(Collected data entries)
════════════════════

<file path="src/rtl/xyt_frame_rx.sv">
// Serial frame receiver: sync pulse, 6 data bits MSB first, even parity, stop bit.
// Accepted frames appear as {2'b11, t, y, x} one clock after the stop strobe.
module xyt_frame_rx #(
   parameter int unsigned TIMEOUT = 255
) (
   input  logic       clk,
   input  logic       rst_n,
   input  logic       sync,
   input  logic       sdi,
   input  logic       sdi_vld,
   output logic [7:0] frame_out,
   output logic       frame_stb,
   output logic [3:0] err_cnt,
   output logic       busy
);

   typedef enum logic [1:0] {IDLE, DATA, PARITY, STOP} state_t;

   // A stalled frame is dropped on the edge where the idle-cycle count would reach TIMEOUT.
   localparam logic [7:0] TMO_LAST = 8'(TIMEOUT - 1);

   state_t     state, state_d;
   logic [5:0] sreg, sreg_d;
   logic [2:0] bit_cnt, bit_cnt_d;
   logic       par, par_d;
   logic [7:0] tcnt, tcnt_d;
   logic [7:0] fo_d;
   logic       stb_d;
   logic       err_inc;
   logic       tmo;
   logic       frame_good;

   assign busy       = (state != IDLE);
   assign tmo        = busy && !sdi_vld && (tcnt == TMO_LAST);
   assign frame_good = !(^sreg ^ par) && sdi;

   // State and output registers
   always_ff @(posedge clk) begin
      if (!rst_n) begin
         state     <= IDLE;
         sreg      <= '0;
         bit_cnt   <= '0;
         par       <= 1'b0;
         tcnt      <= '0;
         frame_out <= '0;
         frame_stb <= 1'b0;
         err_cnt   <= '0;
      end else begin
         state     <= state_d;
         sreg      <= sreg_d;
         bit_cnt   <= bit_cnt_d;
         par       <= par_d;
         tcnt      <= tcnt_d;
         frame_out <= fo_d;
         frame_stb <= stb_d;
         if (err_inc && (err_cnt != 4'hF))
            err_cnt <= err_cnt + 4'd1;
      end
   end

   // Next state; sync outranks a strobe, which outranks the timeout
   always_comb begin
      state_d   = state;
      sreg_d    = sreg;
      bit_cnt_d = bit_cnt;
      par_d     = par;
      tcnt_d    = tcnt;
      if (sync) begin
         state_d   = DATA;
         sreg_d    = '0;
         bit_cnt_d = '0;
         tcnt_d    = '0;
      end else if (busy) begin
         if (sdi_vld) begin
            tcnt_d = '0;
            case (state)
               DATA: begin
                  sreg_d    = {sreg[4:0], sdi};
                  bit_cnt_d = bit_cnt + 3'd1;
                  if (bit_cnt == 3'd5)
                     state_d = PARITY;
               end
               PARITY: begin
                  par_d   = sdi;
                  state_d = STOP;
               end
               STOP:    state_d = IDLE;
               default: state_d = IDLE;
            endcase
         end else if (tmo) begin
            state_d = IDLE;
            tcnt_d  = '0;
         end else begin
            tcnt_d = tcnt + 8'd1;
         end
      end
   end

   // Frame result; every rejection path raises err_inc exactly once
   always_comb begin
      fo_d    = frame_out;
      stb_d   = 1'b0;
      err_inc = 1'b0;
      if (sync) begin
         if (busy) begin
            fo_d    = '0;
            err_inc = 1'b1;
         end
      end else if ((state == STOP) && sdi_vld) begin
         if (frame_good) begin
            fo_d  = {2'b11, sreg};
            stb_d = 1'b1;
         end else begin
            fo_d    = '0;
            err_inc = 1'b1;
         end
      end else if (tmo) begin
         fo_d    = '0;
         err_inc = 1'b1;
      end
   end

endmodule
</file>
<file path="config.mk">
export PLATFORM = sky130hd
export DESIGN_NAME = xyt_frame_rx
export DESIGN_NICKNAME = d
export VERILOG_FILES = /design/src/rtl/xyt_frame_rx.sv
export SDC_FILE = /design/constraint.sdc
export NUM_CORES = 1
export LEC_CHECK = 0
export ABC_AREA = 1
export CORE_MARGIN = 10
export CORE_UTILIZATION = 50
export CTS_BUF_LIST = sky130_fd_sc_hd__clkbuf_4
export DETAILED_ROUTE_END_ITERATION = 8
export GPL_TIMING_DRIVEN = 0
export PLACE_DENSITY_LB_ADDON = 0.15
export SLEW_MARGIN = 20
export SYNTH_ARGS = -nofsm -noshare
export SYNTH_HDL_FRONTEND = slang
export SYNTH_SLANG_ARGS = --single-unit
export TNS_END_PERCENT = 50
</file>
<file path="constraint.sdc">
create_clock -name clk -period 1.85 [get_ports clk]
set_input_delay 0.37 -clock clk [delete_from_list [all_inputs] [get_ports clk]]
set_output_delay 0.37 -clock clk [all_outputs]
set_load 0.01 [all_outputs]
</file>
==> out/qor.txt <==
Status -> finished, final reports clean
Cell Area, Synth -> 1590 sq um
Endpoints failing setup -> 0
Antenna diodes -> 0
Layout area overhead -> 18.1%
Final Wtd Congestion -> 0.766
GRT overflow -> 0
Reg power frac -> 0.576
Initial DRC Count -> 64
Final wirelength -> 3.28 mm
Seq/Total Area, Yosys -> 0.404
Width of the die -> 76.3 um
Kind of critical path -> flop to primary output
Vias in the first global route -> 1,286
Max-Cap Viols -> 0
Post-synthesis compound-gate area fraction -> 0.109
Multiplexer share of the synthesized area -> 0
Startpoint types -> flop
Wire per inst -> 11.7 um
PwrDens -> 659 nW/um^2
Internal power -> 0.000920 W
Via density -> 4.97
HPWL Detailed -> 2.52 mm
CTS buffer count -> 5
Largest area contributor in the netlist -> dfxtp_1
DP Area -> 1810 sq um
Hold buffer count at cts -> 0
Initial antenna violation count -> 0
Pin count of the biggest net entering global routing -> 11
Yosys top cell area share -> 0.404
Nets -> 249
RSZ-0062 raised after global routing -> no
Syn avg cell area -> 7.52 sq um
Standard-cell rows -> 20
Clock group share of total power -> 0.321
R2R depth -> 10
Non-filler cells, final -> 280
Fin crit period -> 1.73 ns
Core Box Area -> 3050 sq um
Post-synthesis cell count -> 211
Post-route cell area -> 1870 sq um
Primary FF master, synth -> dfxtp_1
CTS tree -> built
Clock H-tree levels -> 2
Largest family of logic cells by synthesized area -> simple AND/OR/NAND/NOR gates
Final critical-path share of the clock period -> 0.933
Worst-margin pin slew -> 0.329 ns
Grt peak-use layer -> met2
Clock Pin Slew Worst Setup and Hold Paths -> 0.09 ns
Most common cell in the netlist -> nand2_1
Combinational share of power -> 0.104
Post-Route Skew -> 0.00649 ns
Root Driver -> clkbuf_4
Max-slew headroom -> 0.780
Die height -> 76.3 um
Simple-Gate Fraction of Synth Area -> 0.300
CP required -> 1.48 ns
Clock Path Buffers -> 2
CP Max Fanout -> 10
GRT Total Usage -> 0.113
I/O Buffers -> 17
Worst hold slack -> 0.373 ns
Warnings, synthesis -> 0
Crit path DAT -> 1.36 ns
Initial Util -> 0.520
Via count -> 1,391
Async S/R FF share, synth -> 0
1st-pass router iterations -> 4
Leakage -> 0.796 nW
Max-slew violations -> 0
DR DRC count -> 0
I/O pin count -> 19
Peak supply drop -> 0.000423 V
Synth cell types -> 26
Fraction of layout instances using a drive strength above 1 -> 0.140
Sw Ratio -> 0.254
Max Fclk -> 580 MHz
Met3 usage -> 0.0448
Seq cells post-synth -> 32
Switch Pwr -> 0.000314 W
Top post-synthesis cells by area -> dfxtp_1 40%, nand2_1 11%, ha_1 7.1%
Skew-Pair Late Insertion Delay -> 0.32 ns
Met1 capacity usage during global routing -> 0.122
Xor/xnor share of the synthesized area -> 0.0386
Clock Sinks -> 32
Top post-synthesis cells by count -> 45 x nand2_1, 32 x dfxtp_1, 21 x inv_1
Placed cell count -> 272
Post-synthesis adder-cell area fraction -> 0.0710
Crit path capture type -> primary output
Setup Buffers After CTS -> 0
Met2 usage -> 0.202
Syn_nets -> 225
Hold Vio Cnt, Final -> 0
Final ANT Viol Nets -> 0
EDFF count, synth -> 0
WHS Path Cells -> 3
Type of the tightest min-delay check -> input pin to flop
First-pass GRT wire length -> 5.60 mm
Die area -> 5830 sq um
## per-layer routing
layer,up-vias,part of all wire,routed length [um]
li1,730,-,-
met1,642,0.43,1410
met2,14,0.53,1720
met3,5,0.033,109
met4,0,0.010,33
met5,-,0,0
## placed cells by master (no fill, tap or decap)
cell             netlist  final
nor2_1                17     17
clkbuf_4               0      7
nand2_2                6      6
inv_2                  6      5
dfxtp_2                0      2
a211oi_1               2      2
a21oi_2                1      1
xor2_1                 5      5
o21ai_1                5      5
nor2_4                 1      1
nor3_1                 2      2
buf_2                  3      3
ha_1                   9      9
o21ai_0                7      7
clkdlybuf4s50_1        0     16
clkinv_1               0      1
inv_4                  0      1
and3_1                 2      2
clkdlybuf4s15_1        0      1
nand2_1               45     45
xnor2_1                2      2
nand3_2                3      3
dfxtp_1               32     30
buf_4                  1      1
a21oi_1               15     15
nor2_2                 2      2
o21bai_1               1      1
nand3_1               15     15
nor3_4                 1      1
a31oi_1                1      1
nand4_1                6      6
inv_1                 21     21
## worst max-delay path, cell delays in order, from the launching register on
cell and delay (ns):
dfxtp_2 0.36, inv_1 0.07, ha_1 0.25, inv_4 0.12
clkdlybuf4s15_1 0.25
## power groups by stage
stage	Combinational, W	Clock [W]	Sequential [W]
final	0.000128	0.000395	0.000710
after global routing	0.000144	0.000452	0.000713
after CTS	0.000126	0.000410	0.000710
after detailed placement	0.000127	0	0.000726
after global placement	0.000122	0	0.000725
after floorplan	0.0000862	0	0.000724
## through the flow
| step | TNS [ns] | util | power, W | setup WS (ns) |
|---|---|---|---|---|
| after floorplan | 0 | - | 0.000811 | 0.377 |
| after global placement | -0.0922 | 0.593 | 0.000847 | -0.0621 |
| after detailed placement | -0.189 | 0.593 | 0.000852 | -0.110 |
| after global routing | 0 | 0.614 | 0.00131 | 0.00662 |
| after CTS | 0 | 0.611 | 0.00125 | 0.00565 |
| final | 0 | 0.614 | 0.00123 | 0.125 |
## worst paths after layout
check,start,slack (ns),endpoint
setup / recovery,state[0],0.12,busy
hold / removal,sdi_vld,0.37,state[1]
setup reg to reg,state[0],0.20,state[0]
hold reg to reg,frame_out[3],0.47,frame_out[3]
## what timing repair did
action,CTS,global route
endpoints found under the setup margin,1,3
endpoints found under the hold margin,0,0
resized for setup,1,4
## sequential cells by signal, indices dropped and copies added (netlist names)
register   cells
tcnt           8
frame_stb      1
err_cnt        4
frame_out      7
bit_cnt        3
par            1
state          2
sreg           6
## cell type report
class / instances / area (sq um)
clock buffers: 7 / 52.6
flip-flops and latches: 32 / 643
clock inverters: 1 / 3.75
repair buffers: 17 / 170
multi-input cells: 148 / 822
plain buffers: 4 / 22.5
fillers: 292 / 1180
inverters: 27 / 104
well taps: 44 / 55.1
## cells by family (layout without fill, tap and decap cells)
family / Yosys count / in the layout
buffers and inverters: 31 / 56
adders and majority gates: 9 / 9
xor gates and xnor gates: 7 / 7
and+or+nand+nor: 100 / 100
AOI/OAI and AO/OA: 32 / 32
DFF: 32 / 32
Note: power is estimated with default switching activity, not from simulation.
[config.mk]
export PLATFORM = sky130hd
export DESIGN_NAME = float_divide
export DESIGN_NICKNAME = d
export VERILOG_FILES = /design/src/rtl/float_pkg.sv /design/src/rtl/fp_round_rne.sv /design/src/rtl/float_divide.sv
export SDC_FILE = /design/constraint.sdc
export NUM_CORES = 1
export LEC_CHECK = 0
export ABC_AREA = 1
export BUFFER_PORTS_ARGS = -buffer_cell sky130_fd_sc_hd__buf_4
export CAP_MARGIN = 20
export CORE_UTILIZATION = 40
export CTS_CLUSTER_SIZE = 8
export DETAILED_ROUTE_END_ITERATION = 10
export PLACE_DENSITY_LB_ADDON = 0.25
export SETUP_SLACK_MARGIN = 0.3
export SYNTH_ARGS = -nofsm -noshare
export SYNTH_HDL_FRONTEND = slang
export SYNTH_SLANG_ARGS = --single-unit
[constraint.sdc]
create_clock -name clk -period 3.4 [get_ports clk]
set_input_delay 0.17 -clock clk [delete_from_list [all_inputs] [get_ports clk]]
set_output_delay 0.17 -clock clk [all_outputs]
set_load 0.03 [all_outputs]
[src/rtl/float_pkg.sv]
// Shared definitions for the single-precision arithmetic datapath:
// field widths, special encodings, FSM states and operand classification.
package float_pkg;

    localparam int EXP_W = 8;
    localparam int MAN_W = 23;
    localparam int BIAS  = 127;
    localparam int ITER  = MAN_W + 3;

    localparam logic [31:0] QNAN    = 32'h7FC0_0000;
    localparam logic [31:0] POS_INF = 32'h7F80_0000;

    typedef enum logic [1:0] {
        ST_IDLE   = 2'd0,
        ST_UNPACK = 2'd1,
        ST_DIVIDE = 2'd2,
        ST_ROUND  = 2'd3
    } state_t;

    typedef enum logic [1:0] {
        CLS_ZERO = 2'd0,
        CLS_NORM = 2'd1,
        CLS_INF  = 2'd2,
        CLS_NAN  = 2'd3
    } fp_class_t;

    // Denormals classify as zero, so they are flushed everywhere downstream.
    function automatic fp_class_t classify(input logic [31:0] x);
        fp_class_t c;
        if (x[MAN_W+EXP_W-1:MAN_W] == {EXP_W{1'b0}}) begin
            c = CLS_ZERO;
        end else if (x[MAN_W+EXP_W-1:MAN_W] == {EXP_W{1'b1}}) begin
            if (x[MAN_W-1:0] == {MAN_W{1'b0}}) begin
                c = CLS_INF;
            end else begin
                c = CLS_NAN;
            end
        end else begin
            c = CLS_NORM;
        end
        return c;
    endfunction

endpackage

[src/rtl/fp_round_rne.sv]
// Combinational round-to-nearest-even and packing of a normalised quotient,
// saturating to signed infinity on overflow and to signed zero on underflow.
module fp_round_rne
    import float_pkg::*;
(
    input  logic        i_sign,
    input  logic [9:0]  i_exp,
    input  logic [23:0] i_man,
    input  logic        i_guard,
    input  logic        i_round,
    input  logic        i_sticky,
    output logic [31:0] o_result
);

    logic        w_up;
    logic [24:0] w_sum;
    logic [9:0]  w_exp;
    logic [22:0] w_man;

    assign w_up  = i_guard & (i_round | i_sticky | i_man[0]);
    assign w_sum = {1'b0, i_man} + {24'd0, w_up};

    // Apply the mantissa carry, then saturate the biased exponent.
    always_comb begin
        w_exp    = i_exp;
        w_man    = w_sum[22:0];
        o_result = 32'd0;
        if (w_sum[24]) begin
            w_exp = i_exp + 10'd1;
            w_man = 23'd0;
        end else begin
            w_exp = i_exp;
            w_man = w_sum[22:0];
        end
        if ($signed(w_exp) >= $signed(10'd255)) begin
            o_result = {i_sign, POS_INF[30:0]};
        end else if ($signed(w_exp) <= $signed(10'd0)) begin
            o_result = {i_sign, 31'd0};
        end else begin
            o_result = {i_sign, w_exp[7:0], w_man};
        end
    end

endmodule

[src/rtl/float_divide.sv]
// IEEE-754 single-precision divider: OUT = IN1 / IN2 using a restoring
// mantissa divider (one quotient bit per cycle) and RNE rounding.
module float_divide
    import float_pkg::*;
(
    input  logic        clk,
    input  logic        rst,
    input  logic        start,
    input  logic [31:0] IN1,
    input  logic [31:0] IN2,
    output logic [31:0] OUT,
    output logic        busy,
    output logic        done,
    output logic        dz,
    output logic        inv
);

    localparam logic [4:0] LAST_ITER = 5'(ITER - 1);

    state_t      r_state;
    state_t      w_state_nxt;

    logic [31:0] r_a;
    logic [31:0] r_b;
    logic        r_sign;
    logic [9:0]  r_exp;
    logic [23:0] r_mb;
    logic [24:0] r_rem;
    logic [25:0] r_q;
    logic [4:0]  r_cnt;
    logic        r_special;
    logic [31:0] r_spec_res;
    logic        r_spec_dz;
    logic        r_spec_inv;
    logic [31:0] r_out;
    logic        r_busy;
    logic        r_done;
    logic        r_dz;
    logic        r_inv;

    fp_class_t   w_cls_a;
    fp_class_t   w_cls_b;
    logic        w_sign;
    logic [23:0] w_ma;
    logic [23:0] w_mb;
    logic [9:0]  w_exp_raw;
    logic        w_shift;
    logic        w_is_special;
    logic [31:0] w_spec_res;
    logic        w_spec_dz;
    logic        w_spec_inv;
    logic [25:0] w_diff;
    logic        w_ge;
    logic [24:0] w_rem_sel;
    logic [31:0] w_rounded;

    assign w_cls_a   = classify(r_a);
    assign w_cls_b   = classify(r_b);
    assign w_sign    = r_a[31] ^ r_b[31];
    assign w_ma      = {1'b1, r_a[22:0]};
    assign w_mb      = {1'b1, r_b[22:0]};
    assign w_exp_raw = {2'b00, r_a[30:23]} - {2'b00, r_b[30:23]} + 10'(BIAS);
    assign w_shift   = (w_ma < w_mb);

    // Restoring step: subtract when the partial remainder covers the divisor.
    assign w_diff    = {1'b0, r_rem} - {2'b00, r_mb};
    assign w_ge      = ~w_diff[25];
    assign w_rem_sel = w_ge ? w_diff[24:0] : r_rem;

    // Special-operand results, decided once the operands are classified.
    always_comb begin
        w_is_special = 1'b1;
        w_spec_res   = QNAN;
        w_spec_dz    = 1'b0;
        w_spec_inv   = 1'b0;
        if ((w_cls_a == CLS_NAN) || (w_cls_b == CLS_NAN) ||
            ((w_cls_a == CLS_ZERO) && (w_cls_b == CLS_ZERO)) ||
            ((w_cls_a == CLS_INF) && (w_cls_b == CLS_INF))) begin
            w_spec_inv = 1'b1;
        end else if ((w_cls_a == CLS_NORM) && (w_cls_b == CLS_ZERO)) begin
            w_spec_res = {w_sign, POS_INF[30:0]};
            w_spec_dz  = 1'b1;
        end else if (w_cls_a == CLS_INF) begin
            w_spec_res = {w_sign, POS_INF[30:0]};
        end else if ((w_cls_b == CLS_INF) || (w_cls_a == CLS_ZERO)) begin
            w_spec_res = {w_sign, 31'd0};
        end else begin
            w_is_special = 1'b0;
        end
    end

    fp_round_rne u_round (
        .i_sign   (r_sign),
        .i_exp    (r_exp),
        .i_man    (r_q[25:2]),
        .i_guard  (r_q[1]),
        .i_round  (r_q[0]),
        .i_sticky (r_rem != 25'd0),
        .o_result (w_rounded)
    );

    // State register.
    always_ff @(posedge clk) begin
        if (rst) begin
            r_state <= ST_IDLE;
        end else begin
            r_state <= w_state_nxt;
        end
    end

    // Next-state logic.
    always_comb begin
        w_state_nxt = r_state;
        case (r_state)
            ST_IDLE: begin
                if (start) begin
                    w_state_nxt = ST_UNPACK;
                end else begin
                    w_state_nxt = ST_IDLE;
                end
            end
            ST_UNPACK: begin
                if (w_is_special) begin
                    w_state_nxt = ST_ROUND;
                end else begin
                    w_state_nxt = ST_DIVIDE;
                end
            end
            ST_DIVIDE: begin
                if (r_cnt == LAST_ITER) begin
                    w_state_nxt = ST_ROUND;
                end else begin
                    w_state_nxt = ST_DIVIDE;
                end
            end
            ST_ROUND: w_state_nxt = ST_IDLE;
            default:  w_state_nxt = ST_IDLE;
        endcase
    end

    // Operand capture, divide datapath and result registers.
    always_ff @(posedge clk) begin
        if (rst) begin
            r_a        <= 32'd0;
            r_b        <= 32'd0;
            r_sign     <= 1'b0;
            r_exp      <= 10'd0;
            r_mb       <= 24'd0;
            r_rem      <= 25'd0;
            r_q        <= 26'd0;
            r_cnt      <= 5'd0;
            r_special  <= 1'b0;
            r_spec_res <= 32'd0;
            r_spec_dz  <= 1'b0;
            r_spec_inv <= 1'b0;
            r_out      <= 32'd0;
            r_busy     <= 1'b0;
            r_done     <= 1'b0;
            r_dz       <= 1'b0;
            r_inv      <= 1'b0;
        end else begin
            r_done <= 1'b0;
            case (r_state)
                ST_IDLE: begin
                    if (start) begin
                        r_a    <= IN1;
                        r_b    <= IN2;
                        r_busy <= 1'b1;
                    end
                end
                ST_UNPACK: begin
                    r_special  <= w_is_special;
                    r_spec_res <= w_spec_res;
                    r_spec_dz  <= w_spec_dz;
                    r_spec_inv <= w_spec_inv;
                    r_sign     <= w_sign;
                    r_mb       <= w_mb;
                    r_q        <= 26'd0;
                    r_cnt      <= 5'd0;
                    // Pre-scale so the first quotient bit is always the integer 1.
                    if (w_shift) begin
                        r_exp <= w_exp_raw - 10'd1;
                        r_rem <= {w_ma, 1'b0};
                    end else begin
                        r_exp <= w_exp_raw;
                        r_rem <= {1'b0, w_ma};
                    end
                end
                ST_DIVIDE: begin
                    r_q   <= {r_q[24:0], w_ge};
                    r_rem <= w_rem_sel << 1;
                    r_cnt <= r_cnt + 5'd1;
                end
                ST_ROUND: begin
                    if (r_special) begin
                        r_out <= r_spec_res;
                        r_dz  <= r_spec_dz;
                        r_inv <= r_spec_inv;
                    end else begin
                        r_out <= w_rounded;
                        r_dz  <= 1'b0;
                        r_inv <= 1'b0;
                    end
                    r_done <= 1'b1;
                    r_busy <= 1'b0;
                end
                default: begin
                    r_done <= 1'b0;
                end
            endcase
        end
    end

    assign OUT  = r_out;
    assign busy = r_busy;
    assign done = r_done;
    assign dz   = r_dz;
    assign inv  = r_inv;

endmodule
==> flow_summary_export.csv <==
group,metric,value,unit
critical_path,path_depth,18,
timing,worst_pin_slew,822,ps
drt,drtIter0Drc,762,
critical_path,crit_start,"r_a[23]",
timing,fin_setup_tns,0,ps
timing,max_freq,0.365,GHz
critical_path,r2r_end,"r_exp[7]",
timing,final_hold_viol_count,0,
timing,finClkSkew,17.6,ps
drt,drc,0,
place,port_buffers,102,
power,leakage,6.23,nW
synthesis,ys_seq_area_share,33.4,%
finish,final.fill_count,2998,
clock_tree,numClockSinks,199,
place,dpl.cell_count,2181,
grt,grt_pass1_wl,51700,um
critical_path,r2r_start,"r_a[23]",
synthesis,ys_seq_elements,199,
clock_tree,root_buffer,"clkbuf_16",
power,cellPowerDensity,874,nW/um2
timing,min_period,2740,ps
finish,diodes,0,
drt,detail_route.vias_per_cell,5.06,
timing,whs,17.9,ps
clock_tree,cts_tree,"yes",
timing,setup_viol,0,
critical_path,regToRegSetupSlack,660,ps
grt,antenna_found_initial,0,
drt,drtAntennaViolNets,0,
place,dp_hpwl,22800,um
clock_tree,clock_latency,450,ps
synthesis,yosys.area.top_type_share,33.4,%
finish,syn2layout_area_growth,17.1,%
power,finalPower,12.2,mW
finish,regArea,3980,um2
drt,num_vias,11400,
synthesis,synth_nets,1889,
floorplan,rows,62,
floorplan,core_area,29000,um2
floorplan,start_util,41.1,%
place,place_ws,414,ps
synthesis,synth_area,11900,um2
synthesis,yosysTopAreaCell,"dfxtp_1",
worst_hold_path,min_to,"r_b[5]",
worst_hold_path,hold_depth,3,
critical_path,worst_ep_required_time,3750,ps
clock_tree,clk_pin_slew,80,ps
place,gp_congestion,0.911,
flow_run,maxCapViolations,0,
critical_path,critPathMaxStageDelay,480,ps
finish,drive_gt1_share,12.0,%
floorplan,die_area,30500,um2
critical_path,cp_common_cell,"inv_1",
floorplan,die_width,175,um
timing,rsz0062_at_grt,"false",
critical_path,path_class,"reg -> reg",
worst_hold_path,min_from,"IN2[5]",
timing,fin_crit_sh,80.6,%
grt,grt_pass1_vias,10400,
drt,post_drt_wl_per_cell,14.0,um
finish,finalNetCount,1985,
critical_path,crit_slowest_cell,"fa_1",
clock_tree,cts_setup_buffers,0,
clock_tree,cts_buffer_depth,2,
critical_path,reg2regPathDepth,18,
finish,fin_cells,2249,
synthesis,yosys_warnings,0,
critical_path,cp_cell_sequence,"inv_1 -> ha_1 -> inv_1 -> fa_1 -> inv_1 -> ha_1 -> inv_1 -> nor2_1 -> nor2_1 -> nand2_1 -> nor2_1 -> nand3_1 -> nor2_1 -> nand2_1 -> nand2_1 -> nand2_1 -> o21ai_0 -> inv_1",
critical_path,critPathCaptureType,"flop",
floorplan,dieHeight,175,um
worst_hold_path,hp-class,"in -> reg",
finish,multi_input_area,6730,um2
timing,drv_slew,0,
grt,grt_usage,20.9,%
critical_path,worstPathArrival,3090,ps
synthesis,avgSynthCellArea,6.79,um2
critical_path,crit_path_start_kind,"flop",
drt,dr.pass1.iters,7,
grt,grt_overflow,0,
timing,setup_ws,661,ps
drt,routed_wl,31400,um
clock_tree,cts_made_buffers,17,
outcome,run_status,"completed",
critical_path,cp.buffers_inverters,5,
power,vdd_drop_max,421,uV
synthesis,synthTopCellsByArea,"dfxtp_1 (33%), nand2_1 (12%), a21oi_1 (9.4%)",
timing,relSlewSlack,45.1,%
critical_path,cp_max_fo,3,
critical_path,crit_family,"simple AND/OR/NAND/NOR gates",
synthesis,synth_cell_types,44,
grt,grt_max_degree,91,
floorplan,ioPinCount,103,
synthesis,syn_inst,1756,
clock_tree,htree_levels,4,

════════════════════

Required action:
Look above for the line with "endfunction" and the line with "if (w_sum[24]) begin"; transcribe both and all lines in between, exactly, and nothing else.

Answer to this problem:
    endfunction

endpackage

[src/rtl/fp_round_rne.sv]
// Combinational round-to-nearest-even and packing of a normalised quotient,
// saturating to signed infinity on overflow and to signed zero on underflow.
module fp_round_rne
    import float_pkg::*;
(
    input  logic        i_sign,
    input  logic [9:0]  i_exp,
    input  logic [23:0] i_man,
    input  logic        i_guard,
    input  logic        i_round,
    input  logic        i_sticky,
    output logic [31:0] o_result
);

    logic        w_up;
    logic [24:0] w_sum;
    logic [9:0]  w_exp;
    logic [22:0] w_man;

    assign w_up  = i_guard & (i_round | i_sticky | i_man[0]);
    assign w_sum = {1'b0, i_man} + {24'd0, w_up};

    // Apply the mantissa carry, then saturate the biased exponent.
    always_comb begin
        w_exp    = i_exp;
        w_man    = w_sum[22:0];
        o_result = 32'd0;
        if (w_sum[24]) begin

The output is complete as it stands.